Tao Lin is someone I wouldn’t want to be who writes books I wouldn’t want to write, and I find his work compelling. Having previously read only two of his prose works (Shoplifting… and Taipei) and browsed his YouTube oeuvre, he stood as something of a negative example, an embodiment of the pitfalls writers in what I’m tempted to call our generation (but really a certain subset of people; few of us are Brooklynite scions of LASIK-stature fortunes) might be snared by. Self-deprecatingly narcissistic, emphatically apolitical, both clever and unmannered in an anything-goes way, an approach in which any detail is admissible to the work, with a slight preference for the disarmingly mundane or non-sequitur. Self-referentiality less thematized than obligatory. Lin’s books profess a congenital inability to successfully navigate any intersubjective situation, whether that’s reading a face (faces which frequently fail to betray the often oxymoronic emotions Lin ascribes to their owners), maintaining a romantic relationship, or give a reading of the work that, we sense, comforts Lin because the reader cannot easily talk back (though I do not read his blogging, and I could be wrong).
Lin’s diet (in this book, vegan, though he isn’t any longer) and more-ethical consumption are frequent items of mention in his work – partly because his work is about the mundane. These, in his prose works, struck me to function as value-neutral markers of class, location, identity and so on rather than as positive commitments to any social project. However, in Cognitive-Behavioral Therapy, Lin movingly interrogates his own relationship to politics, and his failure to make it a subject of his life or art. In “room night,” his best poem about this issue, he signifies his inability to sustain enthusiasm for the social by writing “‘i need to go read my blog/to find out what my politics are’”. Elsewhere, he offers something of an apologia for his art:
“The hamster sometimes thought about war, politics, globalization, and world trade but mostly about things like death, writing, existence, loneliness, and meaninglessness that to it often preempted — despite its philosophy regarding the value of life—economy, capitalism, society, and materialism.”
Like his inability to read faces, the subjects of his writing are congenital, an ill-functioning human struggling under the burden of the “unidirectional nature of time.”
The title refers to Lin’s strange mix of Skinnerism and ascetic ideals (Buddhism and Stoicism particularly). Connected with this is a vague concern with animal issues and only shoplifting from publicly traded corporations. We wonder, with his abandonment of veganism, if this ‘cognitive-behavioral therapy’ is likewise a momentary enthusiasm, whether inertia necessarily drags Lin into the destructive, amoral, self-serving-and-self-abusing habits portrayed in his latest work.

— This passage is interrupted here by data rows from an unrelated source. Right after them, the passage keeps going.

==> config.mk <==
export PLATFORM = sky130hd
export DESIGN_NAME = p_decoder2to4_seq_flat
export DESIGN_NICKNAME = d
export VERILOG_FILES = /design/src/rtl/pdec_pkg.sv /design/src/rtl/p_decoder2to4_seq_if.sv /design/src/rtl/code_fifo2.sv /design/src/rtl/p_decoder2to4_seq.sv /design/src/flat_wrapper.sv
export SDC_FILE = /design/constraint.sdc
export NUM_CORES = 1
export LEC_CHECK = 0
export ABC_AREA = 1
export CAP_MARGIN = 0
export CORE_AREA = 2 2 48 50
export CTS_CLUSTER_DIAMETER = 200
export DETAILED_ROUTE_END_ITERATION = 7
export DIE_AREA = 0 0 50 52
export PLACE_DENSITY = 0.85
export SLEW_MARGIN = 20
export SYNTH_ARGS = -nofsm -noshare
export SYNTH_HDL_FRONTEND = slang
export SYNTH_HIERARCHICAL = 1
export SYNTH_SLANG_ARGS = --single-unit
==> constraint.sdc <==
create_clock -name clk -period 7.2 [get_ports clk]
set_clock_uncertainty 0.2 [all_clocks]
set_input_delay 2.16 -clock clk [delete_from_list [all_inputs] [get_ports clk]]
set_output_delay 2.16 -clock clk [all_outputs]
set_load 0.02 [all_outputs]
==> src/rtl/pdec_pkg.sv <==
// pdec_pkg: shared types and the 2-to-4 decode function for the sequential decoder
package pdec_pkg;
  typedef logic [1:0] code_t;
  typedef logic [3:0] onehot_t;
  typedef enum logic {IDLE, DRIVE} state_t;
  localparam int FIFO_DEPTH = 2;
  function automatic onehot_t decode2to4(code_t c);
    return onehot_t'(4'b0001 << c);
  endfunction
endpackage

==> src/rtl/p_decoder2to4_seq_if.sv <==
// p_decoder2to4_seq_if: code input handshake plus decoded output bundle
interface p_decoder2to4_seq_if;
  import pdec_pkg::*;
  code_t   A;
  logic    in_valid;
  logic    in_ready;
  onehot_t Y;
  logic    y_valid;
  logic    busy;
  modport master (output A, in_valid, input in_ready, Y, y_valid, busy);
  modport slave (input A, in_valid, output in_ready, Y, y_valid, busy);
endinterface

==> src/rtl/code_fifo2.sv <==
// code_fifo2: 2-entry synchronous FIFO of 2-bit codes, overflow/underflow guarded
module code_fifo2 import pdec_pkg::*; (
  input  logic       clk,
  input  logic       rst,
  input  logic       push,
  input  code_t      din,
  input  logic       pop,
  output code_t      dout,
  output logic [1:0] count,
  output logic       full,
  output logic       empty
);
  code_t      mem_q [FIFO_DEPTH];
  logic       wr_q, wr_d, rd_q, rd_d;
  logic [1:0] cnt_q, cnt_d;
  logic       do_push, do_pop;
  always_comb begin
    do_push = push && !full;
    do_pop  = pop && !empty;
    wr_d    = wr_q ^ do_push;
    rd_d    = rd_q ^ do_pop;
    cnt_d   = cnt_q + {1'b0, do_push} - {1'b0, do_pop};
  end
  always_ff @(posedge clk) begin
    if (rst) begin
      wr_q  <= 1'b0;
      rd_q  <= 1'b0;
      cnt_q <= 2'd0;
    end else begin
      if (do_push) mem_q[wr_q] <= din;
      wr_q  <= wr_d;
      rd_q  <= rd_d;
      cnt_q <= cnt_d;
    end
  end
  assign dout  = mem_q[rd_q];
  assign count = cnt_q;
  assign full  = cnt_q == 2'd2;
  assign empty = cnt_q == 2'd0;
endmodule

==> src/rtl/p_decoder2to4_seq.sv <==
// p_decoder2to4_seq: buffers 2-bit codes and drives each as a one-hot word for HOLD cycles
module p_decoder2to4_seq import pdec_pkg::*; #(
  parameter int HOLD = 4,
  parameter int CW   = 8
) (
  input logic clk,
  input logic rst,
  p_decoder2to4_seq_if.slave io
);
  state_t     state_q, state_d;
  logic [CW-1:0] cnt_q, cnt_d;
  onehot_t    y_q, y_d;
  logic       yv_q, yv_d;
  logic       busy_q, busy_d;
  logic       push, pop, load;
  code_t      head;
  logic [1:0] count, count_nxt;
  logic       full, empty;
  // A full FIFO refuses a push even when the FSM pops the same cycle
  assign io.in_ready = !rst && !full;
  assign push = io.in_valid && io.in_ready;
  code_fifo2 u_fifo (
    .clk   (clk),
    .rst   (rst),
    .push  (push),
    .din   (io.A),
    .pop   (pop),
    .dout  (head),
    .count (count),
    .full  (full),
    .empty (empty)
  );
  always_comb begin
    load      = !empty && (state_q == IDLE || cnt_q == '0);
    pop       = load;
    state_d   = load ? DRIVE : (state_q == DRIVE && cnt_q == '0) ? IDLE : state_q;
    cnt_d     = load ? CW'(HOLD - 1) : (cnt_q != '0) ? cnt_q - 1'b1 : cnt_q;
    y_d       = load ? decode2to4(head) : (state_d == IDLE) ? 4'b0000 : y_q;
    yv_d      = state_d == DRIVE;
    count_nxt = count + {1'b0, push} - {1'b0, pop};
    busy_d    = state_d == DRIVE || count_nxt != 2'd0;
  end
  always_ff @(posedge clk) begin
    if (rst) begin
      state_q <= IDLE;
      cnt_q   <= '0;
      y_q     <= 4'b0000;
      yv_q    <= 1'b0;
      busy_q  <= 1'b0;
    end else begin
      state_q <= state_d;
      cnt_q   <= cnt_d;
      y_q     <= y_d;
      yv_q    <= yv_d;
      busy_q  <= busy_d;
    end
  end
  assign io.Y       = y_q;
  assign io.y_valid = yv_q;
  assign io.busy    = busy_q;
endmodule

==> src/flat_wrapper.sv <==
// flat-port wrapper written by rule: the top's interface ports become plain ports
module p_decoder2to4_seq_flat import pdec_pkg::*;
#(
  parameter int HOLD = 4,
  parameter int CW   = 8
)
  (clk, rst, io_A, io_in_valid, io_in_ready, io_Y, io_y_valid, io_busy);
  p_decoder2to4_seq_if io_i ();
  input logic clk;
  input logic rst;
  input wire logic [$bits(io_i.A)-1:0] io_A;
  input wire logic [$bits(io_i.in_valid)-1:0] io_in_valid;
  output wire logic [$bits(io_i.in_ready)-1:0] io_in_ready;
  output wire logic [$bits(io_i.Y)-1:0] io_Y;
  output wire logic [$bits(io_i.y_valid)-1:0] io_y_valid;
  output wire logic [$bits(io_i.busy)-1:0] io_busy;
  assign io_i.A = io_A;
  assign io_i.in_valid = io_in_valid;
  assign io_in_ready = io_i.in_ready;
  assign io_Y = io_i.Y;
  assign io_y_valid = io_i.y_valid;
  assign io_busy = io_i.busy;
  p_decoder2to4_seq #(.HOLD(HOLD), .CW(CW)) u_core (.clk(clk), .rst(rst), .io(io_i));
endmodule
# After elaboration in Yosys (flattened, before gate mapping)
# Memories as Yosys holds them, arrays and structs flattened. A register that Yosys moved wholly into a read port is not among the register bits.
# Cells that the tools add are included.
# word_totals
register_bits,18
word_cells,47
output_inout_bits,7
mem_count,1
mem_bits_rw,4
input_bits,5
# classes
reduce_logical,17
shift,1
bitwise,3
n_addsub,5
n_eq_ne,2
muxes,10
# mem_list
name,depth,word_bits,rd,rd_ports_with_merged_regs,wr,line_no,rtl
u_core.u_fifo.mem_q,2,2,1,1,1,code_fifo2.sv:13,code_t mem_q [FIFO_DEPTH];
# ops
op,n
8-bit logical NOT,1
4-bit two-way mux,2
8-bit nonzero test,1
"8-bit by 1-bit subtractor with 8-bit output, second input constant",1
1-bit logical AND,6
1-bit two-way mux,6
2-bit by 1-bit adder with 2-bit output,2
2-bit two-way mux,2
2-bit nonzero test,2
"1-bit by 2-bit << shifter with 4-bit output, first input constant",1
2-bit by 1-bit subtractor with 2-bit output,2
1-bit logical NOT,3
"2-bit == test, second input constant",1
2-bit logical NOT,1
1-bit logical OR,2
"2-bit inequality test, second input constant",1
2-bit OR reduction,1
1-bit XOR,2
1-bit inverter,1

# Longest topological paths before layout
# Gate-level depths: netlist of run 1.
# depth
word_depth,8
mapped_depth,16
mapped_depth_nobuf,16

# Modules after synthesis
# The synthesis of run 1 kept the hierarchy.
# modules_own_cells
mod,area_each_um2,seq_area_each_um2,n_inst,cells_per_inst
p_decoder2to4_seq,769.5,280.3,1,108
code_fifo2,379.1,200.2,1,44

# Least setup slack after synthesis of run 1
# Ideal clock, no wire load.
# synth_timing
path_type,input -> output
startpoint,in rst
endpoint,out io_in_ready
arrival_time_ps,2638
path_buffers,1
slack_ps,2202
required_time_ps,4840
stages,2
path_cell_list,clkbuf_1 -> nor2_1
# synth_between
elab_chain_len,2
# synth_lines
element,line_no,rtl
start: declaration,flat_wrapper.sv:10,input logic rst;
1-bit logical NOT,p_decoder2to4_seq.sv:20,assign io.in_ready = !rst && !full;
1-bit logical AND,p_decoder2to4_seq.sv:20,
end: declaration,flat_wrapper.sv:13,output wire logic [$bits(io_i.in_ready)-1:0] io_in_ready;
# No other way between the ends.

# Worst setup path after layout of run 1
# Same ends and word-level chain as after synthesis.

==> flow_summary_export.csv, run 1 <==
group,metric,value,unit
sta,hold_viol_final,0,
floorplanning,die_w,50,µm
logic_synthesis,synth_cells,152,
clocking,cts_sinks,22,
setup_path,path_buf_inv,2,
global_route,grt_pass1_vias,897,
sta,setup-violations-final,0,
setup_path,crit_fanout,14,
sta,period_minus_slack,5980,ps
sta,holdWs,271,ps
logic_synthesis,synth_warnings,6,
setup_path,criticalPathCategory,"in -> out",
global_route,antenna_found_initial,0,
sta,finalWorstSetupSlack,1220,ps
floorplanning,fp.dieH,52,µm
routing,viasPerCell,4.86,
clocking,post-cts-setup-buffers,0,
global_route,grt_max_degree,15,
setup_path,crit_slowest_cell,"clkdlybuf4s50_1",
power,totalPowerFinal,0.571,mW
sta,maxSlewHeadroom,68.7,%
setup_path,max_stage_delay,640,ps
clocking,clk_pin_slew,120,ps
clocking,htreeDepth,1,
logic_synthesis,avgSynthCellArea,7.56,µm²
placed_design,portBuffers,11,
logic_synthesis,synth_top_area_share,31.4,%
routing,drt_iter0_drc,19,
placed_design,dp_slack,1210,ps
run,drv_cap,0,
logic_synthesis,syn-num-nets,162,
clocking,cts_inserted_buffers,3,
layout,drive_gt1_share,13.9,%
global_route,overflow,0,
floorplanning,rows,17,
clocking,worstSkewPairLatency,310,ps
layout,fillers,177,
logic_synthesis,synth_common_cells,"nand2_1 (26), inv_1 (24), nor2_1 (24), dfxtp_1 (18), nand3_1 (11)",
sta,final.period_utilization,83.0,%
setup_path,crit_path_frequent_cell,"clkdlybuf4s50_1",
logic_synthesis,synth-seq-area-share,41.8,%
layout,diodes,0,
sta,worstMarginPinSlew,468,ps
routing,routedWlPerCell,10.4,µm
clocking,clockRootBuffer,"clkbuf_4",
logic_synthesis,synth.area.top_cells,"dfxtp_1 (31%), edfxtp_1 (10%), nand2_1 (8.5%)",
logic_synthesis,yosysMostFrequentCell,"nand2_1",
logic_synthesis,async_flop_share,0,%
power,power.leakage,0.603,nW
sta,setup_tns,0,ps
sta,max_freq,0.167,GHz
routing,firstDrtPassIters,4,
hold_path,hold_class,"reg -> reg",
power,vdd_drop_max,0.248,mV
floorplanning,ios,12,
status,outcome,"completed",
layout,area_growth,16.9,%
setup_path,crit_chain,"clkdlybuf4s50_1 > nor2_1 > clkdlybuf4s50_1",
layout,nets,177,
global_route,grt_first_pass_wirelength,3450,µm
placed_design,gp_congestion,0.788,
logic_synthesis,synth_ff_type,"dfxtp_1",
routing,ant_nets,0,
logic_synthesis,synth.distinct_cells,23,
setup_path,cp.required,4840,ps
floorplanning,coreArea,0.00211,mm²
placed_design,hpwl,1560,µm
floorplanning,start_util,54.5,%
routing,num_vias,942,
setup_path,reg2reg_slack,4820,ps
clocking,cts_tree,"built",
setup_path,end_kind,"output port",
global_route,globalRouteTotalUtil,17.9,%
power,powerDensity,425,mW/mm²
clocking,holdBufCountCts,0,
logic_synthesis,synth_edf_count,4,
clocking,post_cts_resized,0,
clocking,clock_path_buffers,2,
setup_path,cp-start-kind,"primary input",
setup_path,cp.arrival,3620,ps
setup_path,critPathTopFamily,"buffers and inverters",
floorplanning,dieArea,0.00260,mm²
logic_synthesis,syn_area,0.00115,mm²
routing,wirelength,2010,µm
routing,drc,0,
sta,slew_violations,0,
sta,rsz0062_at_grt,"false",
layout,area.sequential,480,µm²
layout,multi_input_area,563,µm²
logic_synthesis,synth.largest_area_cell,"dfxtp_1",
logic_synthesis,ys_ff_latch,22,
## sequential cells by signal (all words and copies together) (netlist names)
signal               count
u_core/u_fifo/rd_q       1
u_core/u_fifo/mem_q      4
u_core/u_fifo/wr_q       1
u_core/u_fifo/count      2
u_core/cnt_q             8
u_core/io.busy           1
u_core/io.Y              4
u_core/io.y_valid        1
## worst register-to-register path: cells and delay by family (launching register included)
family | cells | cell delay (ps)
flops | 1 | 330
fa+ha+maj | 3 | 640
simple gates | 9 | 870
buf+inv | 4 | 250
## layout make-up
cell class                 instances  share of cell area [%]
sequential                        22                    35.8
clock inverter                     1                    2.24
timing repair buffer              11                    8.20
clock buffer                       3                    1.68
multi-input combinational        102                    41.9
inverter                          27                    7.55
tap                               28                    2.61
## per-stage QoR
stage / instance area, µm² / utilization [%] / cells
final: 1340 / 63.8 / 194
after global routing: 1340 / 63.8 / 194
after global placement: 1290 / 61.3 / 190
after floorplan: 1150 / - / 152
after detailed placement: 1290 / 61.3 / 190
after CTS: 1340 / 63.8 / 194
## placed cells by master (no fill, tap or decap)
master,n
nor2_1,24
nand2_4,1
a21oi_1,10
or2_2,1
nor3b_1,1
nor2_2,4
o21ai_0,1
nand2_2,4
clkdlybuf4s50_1,11
ha_1,5
bufinv_16,1
mux2_2,2
xnor2_1,1
nand3_1,11
nand2_1,26
nand3_2,1
o21ai_1,1
inv_2,3
edfxtp_1,4
xor2_1,4
nand4_1,2
inv_1,24
nor2_4,3
clkbuf_4,3
dfxtp_1,18
## report_power, final
group	internal (mW)	switching (mW)	total, mW	leakage (nW)
logic	0.117	0.181	0.298	0.391
clock network	0.0563	0.0389	0.0952	0.0279
registers	0.156	0.0221	0.178	0.184
total	0.329	0.242	0.571	0.603
## final timing paths
check	from	endpoint	depth (start not counted)
worst min register to register	u_core/io.Y[2]	u_core/io.Y[2]	2
worst max-delay path	rst	io_in_ready	3
worst min-delay path	u_core/io.Y[2]	u_core/io.Y[2]	2
worst max register to register	u_core/cnt_q[0]	u_core/u_fifo/count[1]	16
## routing by layer
layer | GRT usage (%) | vias to the layer above | share of wire [%]
li1 | - | 499 | -
met1 | 17.7 | 429 | 42
met2 | 34.0 | 9 | 54
met3 | 3.45 | 5 | 1.7
met4 | 11.1 | 0 | 2.5
met5 | 0 | - | 0
## cells by family (layout without fill, tap and decap cells)
family	count (synthesis)	in the layout	synth area share, %
AO/OA/AOI/OAI	12	12	5.23
flip-flops	22	22	41.8
AND/OR/NAND/NOR	78	78	32.6
multiplexers	2	2	1.96
XOR/XNOR	5	5	3.81
buffers and inverters	28	42	9.15
adder cells (fa/ha/maj)	5	5	5.45
(Power assumes the default switching activity.)
==> inputs of run 2 (changes only) <==
- CORE_AREA: 2 2 48 50 -> 2 2 50 52
- DIE_AREA: 0 0 50 52 -> 0 0 52 54
- PLACE_DENSITY: 0.85 -> 0.8
- clock period: 7.2 -> 6.3 ns (I/O delays scaled with it)
==> run 2 against run 1 <==
Sequential power is 14% higher. Via count is 3.9% higher. Register-to-register slack worse by 930 ps. Sequential cell count stayed put. Combinational power is 15% higher. Critical path depth stayed put. First-iteration DRC count is 42% higher. Setup slack worse by 380 ps. Clock power is 14% higher. Non-clock buffer count stayed put. Hold slack hardly changed.
==> flow_summary_export.csv, run 2 (synthesis gave the netlist of run 1 again) <==
group,metric,value,unit
setup_path,criticalPathCategory,"in -> out",
power,vdd_drop_max,0.232,mV
sta,final.period_utilization,86.6,%
routing,ant_nets,0,
placed_design,place_area,0.00129,mm²
sta,holdWs,272,ps
global_route,overflow,0,
sta,period_minus_slack,5450,ps
power,pwr-share-comb,52.4,%
routing,routedWlPerCell,10.5,µm
power,p_clk_share,16.6,%
layout,final_cells,196,
clocking,htreeDepth,1,
sta,finalWorstSetupSlack,846,ps
routing,drt_iter0_drc,27,
setup_path,end_kind,"output port",
sta,worstMarginPinSlew,493,ps
sta,hold_viol_final,0,
hold_path,holdCritStartpoint,"u_core/cnt_q[7]",
routing,drc,0,
floorplanning,rows,18,
power,power.internal,0.377,mW
placed_design,dp_slack,847,ps
layout,final_cell_mix,"nand2_1 (26), inv_1 (24), nor2_1 (24)",
status,outcome,"completed",
layout,fillers,222,
setup_path,crit_slowest_cell,"clkdlybuf4s50_1",
setup_path,cp-start-kind,"primary input",
global_route,globalRouteTotalUtil,17.7,%
power,p_sw_share,42.5,%
clocking,worstSkewPairLatency,310,ps
layout,area.sequential,480,µm²
power,p_seq_share,31.0,%
clocking,cts_inserted_buffers,3,
clocking,cts_sinks,22,
clocking,post_cts_resized,0,
global_route,grt_pass1_vias,918,
placed_design,portBuffers,11,
placed_design,place_inst,192,
sta,max_freq,0.183,GHz
hold_path,hold_class,"reg -> reg",
sta,rsz0062_at_grt,"false",
setup_path,reg2reg_slack,3890,ps
placed_design,hpwl,1560,µm
floorplanning,coreArea,0.00232,mm²
floorplanning,ios,12,
routing,wirelength,2050,µm
setup_path,cp.arrival,3360,ps
power,totalPowerFinal,0.655,mW
global_route,antenna_found_initial,0,
setup_path,cp-startpoint,"rst",
power,power_switching,0.278,mW
clocking,clk_pin_slew,130,ps
clocking,clock_path_buffers,2,
routing,firstDrtPassIters,4,
floorplanning,start_util,49.5,%
setup_path,crit_path_frequent_cell,"clkdlybuf4s50_1",
setup_path,rr_startpoint,"u_core/cnt_q[0]",
sta,setup_tns,0,ps
routing,viasPerCell,4.99,
power,powerDensity,487,mW/mm²
setup_path,crit_fanout,14,
placed_design,gp_congestion,0.767,
clocking,clockRootBuffer,"clkbuf_4",
layout,design_area,0.00135,mm²
routing,num_vias,979,
global_route,grt_first_pass_wirelength,3650,µm
layout,multi_input_area,563,µm²
floorplanning,dieArea,0.00281,mm²
layout,largest_reg_flops,8,
global_route,grt_max_degree,15,
layout,utilization,58.0,%
clocking,post-cts-setup-buffers,0,
power,power.leakage,0.603,nW
clocking,cts_tree,"built",
layout,largest-register,"u_core/cnt_q",
setup_path,cp.required,4210,ps
layout,diodes,0,
setup_path,crit_chain,"clkdlybuf4s50_1 > nor2_1 > clkdlybuf4s50_1",
floorplanning,fp.dieH,54,µm
sta,setup-violations-final,0,
run,drv_cap,0,
layout,nets,177,
floorplanning,die_w,52,µm
clocking,holdBufCountCts,0,
setup_path,max_stage_delay,660,ps
layout,area_growth,17.1,%
sta,maxSlewHeadroom,67.0,%
layout,final_common_cell,"nand2_1",
sta,slew_violations,0,
layout,drive_gt1_share,13.9,%
run 2: cell counts in the layout (fill, tap and decap cells not counted):
Identical to the previous run, type by type.
run 2: layout make-up:
type                            count  share of cell area [%]
Inverter                           27                    7.53
Sequential cell                    22                    35.7
Clock buffer                        3                    1.67
Tap cell                           30                    2.79
Multi-Input combinational cell    102                    41.9
Timing Repair Buffer               11                    8.19
Clock inverter                      1                    2.23
run 2: power by group through the flow:
stage / clock network (mW) / registers, mW / logic (mW)
CTS: 0.112 / 0.204 / 0.345
floorplan: 0 / 0.212 / 0.263
global placement: 0 / 0.205 / 0.326
finish: 0.109 / 0.203 / 0.343
detailed placement: 0 / 0.207 / 0.343
global route: 0.118 / 0.207 / 0.398
run 2: path summary, 6_finish.rpt:
check,endpoint,cells after the start
setup / recovery,io_in_ready,3
hold / removal,u_core/cnt_q[7],2
setup reg to reg,u_core/u_fifo/count[1],16
hold reg to reg,u_core/cnt_q[7],2
run 2: critical path: cells and delay by family:
kind	cells	cell delay, ps
buffers and inverters	2	1280
AND/OR/NAND/NOR	1	190
run 2: per-layer routing:
layer	vias to the layer above	track usage, %	part of all wire (%)
li1	499	-	-
met1	462	18.9	42
met4	0	6.58	0.63
met2	16	34.2	54
met3	2	3.33	3.1
met5	-	0	0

This book of poetry, though, is seasoned with moments of generosity of spirit, even of hope and faith in the Others Lin is incapable of connecting with:
“in our time of suffering my poetry will remain calm/and indifferent – something to look forward to/innate in all taco bell patrons is the possibility/of phenomenal poetry – something to look forward to”
It’s impossible to consider Lin’s art without considering Lin. He invites this convolution both in his art and in his public behavior. He welcomes (even if he only wryly responds to) tabloidic, invasive personal questions. He plays pranks on publishers and audiences just as his poetic stunts toy with readers.
Lin is an interesting figure in American letters; let’s hope there aren’t any others like him.
(If we judge from the omnipresent attempts on Amazon of reviewers imitating him while praising him, there won't be. Tao Lin has genuine chops, or at least persistence).